Mandolin virtuoso and folk humorist Jethro Burns once explained, “I moved to Chicago because I wanted to live someplace with professional baseball. I may leave for the same reason.”
I make my home among people who cheer wildly for their major league team and boo just as loudly for that other ballclub across town. Each side is fanatically loyal — for no really good reason — to its favorite team. That's OK. Fanaticism, by definition, isn't rational.
Spectator sports afford fans an escape from reality. An afternoon at the ballpark is like a day at the beach, right down to the overpriced hotdogs. Heck, when Michael Barrett was behind the plate, Cubs fans were treated to action usually reserved for hockey games and rowdy wedding receptions.
Digital printing is not an escape. It is serious business, and it comes with hidden issues never dreamt of by battle-hardened lithographers.
Adding digital presses to your lineup? Emulate broadcaster Harry Caray. Remembered nationally as the Cubs announcer, he was also famous as an ardent consumer and promoter of Budweiser and for his lusty (if tonedeaf) renditions of “Take Me Out to the Ballgame” during every seventh inning stretch.
Harry was a master promoter, which is why he is immortalized in bronze right at Wrigley Field, while the bronze of another legendary Cubs announcer, Jack Brickhouse, stands on Michigan Ave. next to the Tribune Tower.
Harry followed the money. An enthusiastic fan wherever he went, he made plenty of money and had fun doing so. Before the Cubs, Harry broadcast St. Louis Cardinals games, then moved on to the Chicago White Sox, even as he switched his beer endorsements to Falstaff, then to Stroh's.
Are you a fourthgeneration fan? Bless your loyalty. Are you a fourthgeneration printer? When it comes to digital, we are all new to the game, so we'd better choose our team with care.
Past generations were fans of players who spent entire careers with their teams. Free agency changed that; players now follow the money from team to team.
Heidelberg has built a fan base as strong and almost as old as the Cubs or Yankees. When Heidelberg unveiled its digital press lineup, fans entering the digital market loyally purchased NexPresses and DigiMasters. Sometimes loyalty was an excuse for not conducting thorough due diligence.
Heidelberg's digital equipment was Kodak designed, engineered, manufactured and serviced. Only the name was Heidelberg Digital, and even that is gone.
Don't get me wrong. I own quite a few of these Kodak machines myself. The point is that past experience with presses designed and built in Heidelberg, Germany, provided no valid clues — good or bad — as to how the American-made digital presses would perform.
One reason I can't get excited about American League teams is the designated hitter rule: one position; different players on the mound and at the plate.

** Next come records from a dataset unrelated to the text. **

**src/rtl/regfile_pkg.sv**
```systemverilog
// regfile_pkg: shared constants and helpers for the multi-port register file.
//   DEF_DATA_W / DEF_NUM_REGS : default geometry (32 x 32-bit)
//   REG_ZERO                  : index of the hard-wired zero register
//   port_lsb()                : LSB of port slice `port` in a packed bus of `width`-bit fields
package regfile_pkg;
  localparam int DEF_DATA_W   = 32;
  localparam int DEF_NUM_REGS = 32;
  localparam int REG_ZERO     = 0;

  function automatic int port_lsb(input int port, input int width);
    return port * width;
  endfunction
endpackage

```
**src/rtl/regfile_mp_if.sv**
```systemverilog
// regfile_mp_if: request/response bundle of the register file.
//   write_enable/write_reg/write_d : write port
//   read_reg (packed)              : read indices, port i at [i*ADDR_W +: ADDR_W]
//   read_d   (packed)              : read data, same packing
//   read_busy                      : per-port pending (load-use) flag
//   pend_set/pend_reg              : mark a register pending at load issue
//   any_pending                    : OR of all pending bits
// master = datapath driving the file, slave = the register file.
interface regfile_mp_if
  import regfile_pkg::*;
#(
  parameter int DATA_W = DEF_DATA_W,
  parameter int ADDR_W = $clog2(DEF_NUM_REGS),
  parameter int NUM_RD = 2
);
  logic                       write_enable;
  logic [ADDR_W-1:0]          write_reg;
  logic [DATA_W-1:0]          write_d;
  logic [NUM_RD*ADDR_W-1:0]   read_reg;
  logic [NUM_RD*DATA_W-1:0]   read_d;
  logic [NUM_RD-1:0]          read_busy;
  logic                       pend_set;
  logic [ADDR_W-1:0]          pend_reg;
  logic                       any_pending;

  modport master (
    output write_enable, write_reg, write_d, read_reg, pend_set, pend_reg,
    input  read_d, read_busy, any_pending
  );
  modport slave (
    input  write_enable, write_reg, write_d, read_reg, pend_set, pend_reg,
    output read_d, read_busy, any_pending
  );
endinterface

```
**src/rtl/regfile_scoreboard.sv**
```systemverilog
// regfile_scoreboard: one pending bit per register for load-use detection.
//   clk, rst           : clock, async active-high reset (clears all pending bits)
//   pend_set/pend_reg  : set pending at the edge (load issued)
//   clr_en/clr_reg     : clear pending at the edge (qualified write from the top)
//   read_reg (packed)  : per-port lookup indices
//   read_busy          : pending[read_reg[i]], masked while bypass data arrives
//   any_pending        : OR of all pending bits
module regfile_scoreboard
  import regfile_pkg::*;
#(
  parameter int NUM_REGS = DEF_NUM_REGS,
  parameter int ADDR_W   = $clog2(NUM_REGS),
  parameter int NUM_RD   = 2,
  parameter int ZERO_REG = 1,
  parameter int BYPASS   = 1
) (
  input  logic                     clk,
  input  logic                     rst,
  input  logic                     pend_set,
  input  logic [ADDR_W-1:0]        pend_reg,
  input  logic                     clr_en,
  input  logic [ADDR_W-1:0]        clr_reg,
  input  logic [NUM_RD*ADDR_W-1:0] read_reg,
  output logic [NUM_RD-1:0]        read_busy,
  output logic                     any_pending
);
  localparam logic [ADDR_W:0] DEPTH = (ADDR_W+1)'(NUM_REGS);

  logic [NUM_REGS-1:0] pend_q, pend_d;
  logic                set_ok;

  // Out-of-range and zero-register marks are dropped so reg0 can never go pending.
  always_comb begin
    set_ok = pend_set && !rst && ({1'b0, pend_reg} < DEPTH) &&
             !((ZERO_REG != 0) && (pend_reg == ADDR_W'(REG_ZERO)));
  end

  // Set is applied after clear: on the same index the new load is still outstanding.
  always_comb begin
    pend_d = pend_q;
    if (clr_en) pend_d[clr_reg]  = 1'b0;
    if (set_ok) pend_d[pend_reg] = 1'b1;
  end

  always_ff @(posedge clk or posedge rst) begin
    if (rst) pend_q <= '0;
    else     pend_q <= pend_d;
  end

  for (genvar i = 0; i < NUM_RD; i++) begin : g_busy
    logic [ADDR_W-1:0] idx;
    logic              arriving;
    assign idx      = read_reg[port_lsb(i, ADDR_W) +: ADDR_W];
    // Data forwarded this cycle satisfies the consumer, so it is not stalled.
    assign arriving = (BYPASS != 0) && clr_en && (clr_reg == idx);
    assign read_busy[i] = ({1'b0, idx} < DEPTH) && pend_q[idx] && !arriving;
  end

  assign any_pending = |pend_q;
endmodule

```
**src/rtl/regfile_mp.sv**
```systemverilog
// regfile_mp: parametrised register file, NUM_RD combinational read ports,
// one write port, optional write-first bypass, hard-wired zero register and
// a pending scoreboard.
//   clk : clock, all state updates on the rising edge
//   rst : asynchronous active-high reset, clears data and pending bits
//   bus : regfile_mp_if slave (write port, read ports, scoreboard)
module regfile_mp
  import regfile_pkg::*;
#(
  parameter int DATA_W   = DEF_DATA_W,
  parameter int NUM_REGS = DEF_NUM_REGS,
  parameter int ADDR_W   = $clog2(NUM_REGS),
  parameter int NUM_RD   = 2,
  parameter int ZERO_REG = 1,
  parameter int BYPASS   = 1
) (
  input  logic        clk,
  input  logic        rst,
  regfile_mp_if.slave bus
);
  localparam logic [ADDR_W:0] DEPTH = (ADDR_W+1)'(NUM_REGS);

  logic [NUM_REGS-1:0][DATA_W-1:0] mem_q, mem_d;
  logic [NUM_RD-1:0][DATA_W-1:0]   rd_data;
  logic [NUM_RD-1:0]               rd_busy;
  logic                            rd_any;
  logic                            wr_ok;

  // A write is accepted only out of reset, in range and not to a suppressed reg0.
  // Gating with rst also keeps bypass quiet so outputs read 0 during reset.
  always_comb begin
    wr_ok = bus.write_enable && !rst && ({1'b0, bus.write_reg} < DEPTH) &&
            !((ZERO_REG != 0) && (bus.write_reg == ADDR_W'(REG_ZERO)));
  end

  always_comb begin
    mem_d = mem_q;
    if (wr_ok) mem_d[bus.write_reg] = bus.write_d;
  end

  always_ff @(posedge clk or posedge rst) begin
    if (rst) mem_q <= '0;
    else     mem_q <= mem_d;
  end

  for (genvar i = 0; i < NUM_RD; i++) begin : g_rd
    logic [ADDR_W-1:0] idx;
    logic              ok;
    logic              byp;
    assign idx = bus.read_reg[port_lsb(i, ADDR_W) +: ADDR_W];
    assign ok  = ({1'b0, idx} < DEPTH) &&
                 !((ZERO_REG != 0) && (idx == ADDR_W'(REG_ZERO)));
    // wr_ok already excludes reg0 and out-of-range, so bypass never leaks there.
    assign byp = (BYPASS != 0) && wr_ok && (bus.write_reg == idx);
    assign rd_data[i] = !ok ? '0 : (byp ? bus.write_d : mem_q[idx]);
  end

  regfile_scoreboard #(
    .NUM_REGS (NUM_REGS),
    .ADDR_W   (ADDR_W),
    .NUM_RD   (NUM_RD),
    .ZERO_REG (ZERO_REG),
    .BYPASS   (BYPASS)
  ) u_sb (
    .clk         (clk),
    .rst         (rst),
    .pend_set    (bus.pend_set),
    .pend_reg    (bus.pend_reg),
    .clr_en      (wr_ok),
    .clr_reg     (bus.write_reg),
    .read_reg    (bus.read_reg),
    .read_busy   (rd_busy),
    .any_pending (rd_any)
  );

  assign bus.read_d      = rd_data;
  assign bus.read_busy   = rd_busy;
  assign bus.any_pending = rd_any;
endmodule

```
**src/flat_wrapper.sv**
```systemverilog
// flat-port wrapper written by rule: the top's interface ports become plain ports
module regfile_mp_flat import regfile_pkg::*;
#(
  parameter int DATA_W   = DEF_DATA_W,
  parameter int NUM_REGS = DEF_NUM_REGS,
  parameter int ADDR_W   = $clog2(NUM_REGS),
  parameter int NUM_RD   = 2,
  parameter int ZERO_REG = 1,
  parameter int BYPASS   = 1
)
  (clk, rst, bus_write_enable, bus_write_reg, bus_write_d, bus_read_reg, bus_pend_set, bus_pend_reg, bus_read_d, bus_read_busy, bus_any_pending);
  regfile_mp_if #(.DATA_W(DATA_W), .ADDR_W(ADDR_W), .NUM_RD(NUM_RD)) bus_i ();
  input  logic clk;
  input  logic rst;
  input wire logic [$bits(bus_i.write_enable)-1:0] bus_write_enable;
  input wire logic [$bits(bus_i.write_reg)-1:0] bus_write_reg;
  input wire logic [$bits(bus_i.write_d)-1:0] bus_write_d;
  input wire logic [$bits(bus_i.read_reg)-1:0] bus_read_reg;
  input wire logic [$bits(bus_i.pend_set)-1:0] bus_pend_set;
  input wire logic [$bits(bus_i.pend_reg)-1:0] bus_pend_reg;
  output wire logic [$bits(bus_i.read_d)-1:0] bus_read_d;
  output wire logic [$bits(bus_i.read_busy)-1:0] bus_read_busy;
  output wire logic [$bits(bus_i.any_pending)-1:0] bus_any_pending;
  assign bus_i.write_enable = bus_write_enable;
  assign bus_i.write_reg = bus_write_reg;
  assign bus_i.write_d = bus_write_d;
  assign bus_i.read_reg = bus_read_reg;
  assign bus_i.pend_set = bus_pend_set;
  assign bus_i.pend_reg = bus_pend_reg;
  assign bus_read_d = bus_i.read_d;
  assign bus_read_busy = bus_i.read_busy;
  assign bus_any_pending = bus_i.any_pending;
  regfile_mp #(.DATA_W(DATA_W), .NUM_REGS(NUM_REGS), .ADDR_W(ADDR_W), .NUM_RD(NUM_RD), .ZERO_REG(ZERO_REG), .BYPASS(BYPASS)) u_core (.clk(clk), .rst(rst), .bus(bus_i));
endmodule
```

Is Xerox tantalizing you with the iGen4? The iGen is a tribute to American research and engineering, but it comes with a hefty price tag befitting its size and weight. Worried you might not be ready for that much digital press? Xerox will propose to open the inning with a designated hitter.
They'll likely suggest the DocuColor line, strong hitters with good averages, and less costly than iGen. Later, you can trade up.

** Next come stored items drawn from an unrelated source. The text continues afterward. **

`src/rtl/wb_queue.sv`:
```
// rtl/wb_queue.sv - register-file writeback FIFO with optional bypass lookup
// Define WBQ_BYPASS_EN to build the hit/fwd_dat lookup; otherwise those outputs are tied to 0.
module wb_queue #(
  parameter int DEPTH = 4
) (
  input  logic                       clk,
  input  logic                       rst_n,
  input  logic                       enq_valid,
  input  logic [4:0]                 enq_reg,
  input  logic [31:0]                enq_dat,
  output logic                       enq_ready,
  input  logic                       hold,
  output logic                       write,
  output logic [4:0]                 w_reg,
  output logic [31:0]                w_dat,
  input  logic [4:0]                 q_reg0,
  input  logic [4:0]                 q_reg1,
  output logic                       hit0,
  output logic                       hit1,
  output logic [31:0]                fwd_dat0,
  output logic [31:0]                fwd_dat1,
  output logic [$clog2(DEPTH):0]     count
);

  localparam int PW = $clog2(DEPTH);
  localparam int CW = PW + 1;

  logic [4:0]    regs [DEPTH];
  logic [31:0]   dats [DEPTH];
  logic [PW-1:0] wptr;
  logic [PW-1:0] rptr;
  logic          push;
  logic          pop;
  logic          nonempty;

  assign nonempty  = (count != '0);
  assign enq_ready = (count != CW'(DEPTH));
  // r0 requests are acknowledged but never stored
  assign push      = enq_valid && enq_ready && (enq_reg != 5'd0);
  assign write     = nonempty && !hold;
  assign pop       = write;
  assign w_reg     = nonempty ? regs[rptr] : 5'd0;
  assign w_dat     = nonempty ? dats[rptr] : 32'd0;

  always_ff @(posedge clk or negedge rst_n) begin
    if (!rst_n) begin
      wptr  <= '0;
      rptr  <= '0;
      count <= '0;
    end else begin
      if (push) wptr <= wptr + PW'(1);
      if (pop)  rptr <= rptr + PW'(1);
      case ({push, pop})
        2'b10:   count <= count + CW'(1);
        2'b01:   count <= count - CW'(1);
        default: count <= count;
      endcase
    end
  end

  always_ff @(posedge clk) begin
    if (push) begin
      regs[wptr] <= enq_reg;
      dats[wptr] <= enq_dat;
    end
  end

`ifdef WBQ_BYPASS_EN
  // Scan oldest to youngest so the last match (youngest) wins.
  function automatic logic [32:0] lookup(input logic [4:0] q);
    logic [32:0]   r;
    logic [PW-1:0] idx;
    r = '0;
    for (int i = 0; i < DEPTH; i++) begin
      idx = rptr + PW'(i);
      if ((CW'(i) < count) && (q != 5'd0) && (regs[idx] == q))
        r = {1'b1, dats[idx]};
    end
    return r;
  endfunction

  always_comb begin
    {hit0, fwd_dat0} = lookup(q_reg0);
    {hit1, fwd_dat1} = lookup(q_reg1);
  end
`else
  logic unused_lookup;
  assign unused_lookup = ^{q_reg0, q_reg1};
  assign hit0     = 1'b0;
  assign hit1     = 1'b0;
  assign fwd_dat0 = 32'd0;
  assign fwd_dat1 = 32'd0;
`endif

endmodule

```
`config.mk`:
```
export PLATFORM = sky130hd
export DESIGN_NAME = wb_queue
export DESIGN_NICKNAME = d
export VERILOG_FILES = /design/src/rtl/wb_queue.sv
export SDC_FILE = /design/constraint.sdc
export NUM_CORES = 1
export LEC_CHECK = 0
export ABC_AREA = 1
export BUFFER_PORTS_ARGS = -buffer_cell sky130_fd_sc_hd__buf_4
export CAP_MARGIN = 20
export CORE_MARGIN = 10
export CORE_UTILIZATION = 50
export CTS_CLUSTER_DIAMETER = 80
export DETAILED_ROUTE_END_ITERATION = 8
export PLACE_DENSITY = 0.76
export SYNTH_ARGS = -nofsm -noshare
export SYNTH_HDL_FRONTEND = slang
export SYNTH_SLANG_ARGS = --single-unit
export TNS_END_PERCENT = 20
```
`constraint.sdc`:
```
create_clock -name clk -period 4.2 [get_ports clk]
set_clock_uncertainty 0.15 [all_clocks]
set_input_delay 0 -clock clk [delete_from_list [all_inputs] [get_ports clk]]
set_output_delay 0 -clock clk [all_outputs]
set_load 0.1 [all_outputs]
```
# Word-level counts from Yosys, hierarchy flattened
# Memory sizes are Yosys's and may differ from the RTL's.
# Index checks and enable logic that the tools add are counted.
op_classes:
  n_reduce_logical: 7
  n_addsub: 4
  muxes: 5
  eq_ne: 3
op_table:
  columns: ["operator", "count"]
  rows:
  - ["two-way mux 32 bit", 1]
  - ["case mux 3 bit (2 select lines)", 1]
  - ["two-way mux 5 bit", 1]
  - ["nonzero test 5 bit", 1]
  - ["adder 2 x 1 -> 2 bit (second input constant)", 2]
  - ["adder 3 x 1 -> 3 bit (second input constant)", 1]
  - ["logical AND 1 bit", 3]
  - ["inequality test 3 bit (second input constant)", 1]
  - ["nonzero test 3 bit", 1]
  - ["subtractor 3 x 1 -> 3 bit (second input constant)", 1]
  - ["== test 2 x 1 -> 1 bit (second input constant)", 1]
  - ["== test 2 bit (second input constant)", 1]
  - ["two-way mux 1 bit", 2]
  - ["nonzero test 2 bit", 1]
  - ["zero test 1 bit", 1]
totals:
  ramBits: 148
  reg_bits: 7
  n_memories: 2
memory_table:
  columns: ["name", "depth", "width", "rd", "rd_ports_with_merged_regs", "write_ports", "line", "text"]
  rows:
  - ["dats", 4, 32, 1, 0, 1, "29", "logic [31:0] dats [DEPTH];"]
  - ["regs", 4, 5, 1, 0, 1, "28", "logic [4:0] regs [DEPTH];"]

# Logic depth before layout (Yosys ltp)
# Gate-level depths: netlist (run 1).
logic_depth:
  ltp_word: 5
  depth_mapped: 11

# Worst setup path after synthesis (run 1)
# Ideal clock, no wire load.
synth_timing:
  path_type: "flip-flop to flip-flop"
  start: "register count[1]"
  end: "memory dats[0][0] (enable)"
  n_path_buf: 0
  arrival_time_ps: 3105
  required_time_ps: 3619
  period_less_slack_ps: 3687
  setup_ps: 431
  path_slack_ps: 513
  stages_incl_launch_ff: 5
  path_cell_list: "dfrtp_1 -> nor2_1 -> a21oi_1 -> nand2_1 -> nor2_1"
synth_via:
  elab_chain_len: 5
synth_lines:
  columns: ["item", "line", "text"]
  rows:
  - ["start: declaration", "22", "output logic [$clog2(DEPTH):0] count"]
  - ["start signal: assignment", "54", "2'b10: count <= count + CW'(1);"]
  - ["start signal: assignment", "55", "2'b01: count <= count - CW'(1);"]
  - ["start signal: assignment", "56", "default: count <= count;"]
  - ["inequality test 3 bit", "37", "assign enq_ready = (count != CW'(DEPTH));"]
  - ["logical AND 1 bit (2 in series)", "39", "assign push = enq_valid && enq_ready && (enq_reg != 5'd0);"]
  - ["two-way mux 1 bit", "62", "if (push) begin"]
  - ["two-way mux 1 bit (not written as such)", "64", "dats[wptr] <= enq_dat;"]
  - ["end: declaration", "29", null]
# No other way between the ends.

# Final worst setup path (run 1)
layout_timing:
  start: "register count[0]"
  end: "memory dats[2][28] (enable)"
# Same word-level chain as after synthesis.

That might be a solid game plan. Xerox even has a new production color press with a cabinet designed to make it look like a little iGen.
It isn't. The mighty iGen is the only color press Xerox has ever actually made. The other color products are designed and engineered half a world away in Japan, by Fuji. There's nothing wrong with this; I've owned several.
Just remember, if you move up to an iGen later, you'll have a new color gamut, new toners, new productivity tricks and new shortcuts to learn. It's just like switching vendors.
Xerox is only an example. The reseller agreements being contracted (and terminated) between digital vendors is mind numbing. Always ask who really makes the machine you are planning to buy.
Have you ever noticed that aging players often want to be traded to Los Angeles? Warm sunny beaches seem so inviting.
Put out the word that you are seriously planning to purchase some big digital iron. Xerox and Kodak will step up to the plate with dog and pony shows at their respective demo centers in Rochester, NY, the cloudiest city in the nation. Ah, but Océ will offer to transport you to its U.S. headquarters in tropical Boca Raton on Florida's Atlantic coast.
So, from whom will you buy your next digital press? The vendor whose equipment is best suited to meeting your customers' needs, of course. Follow the money. When you maximize your profits, you can afford to pay for your own escape to any destination you desire.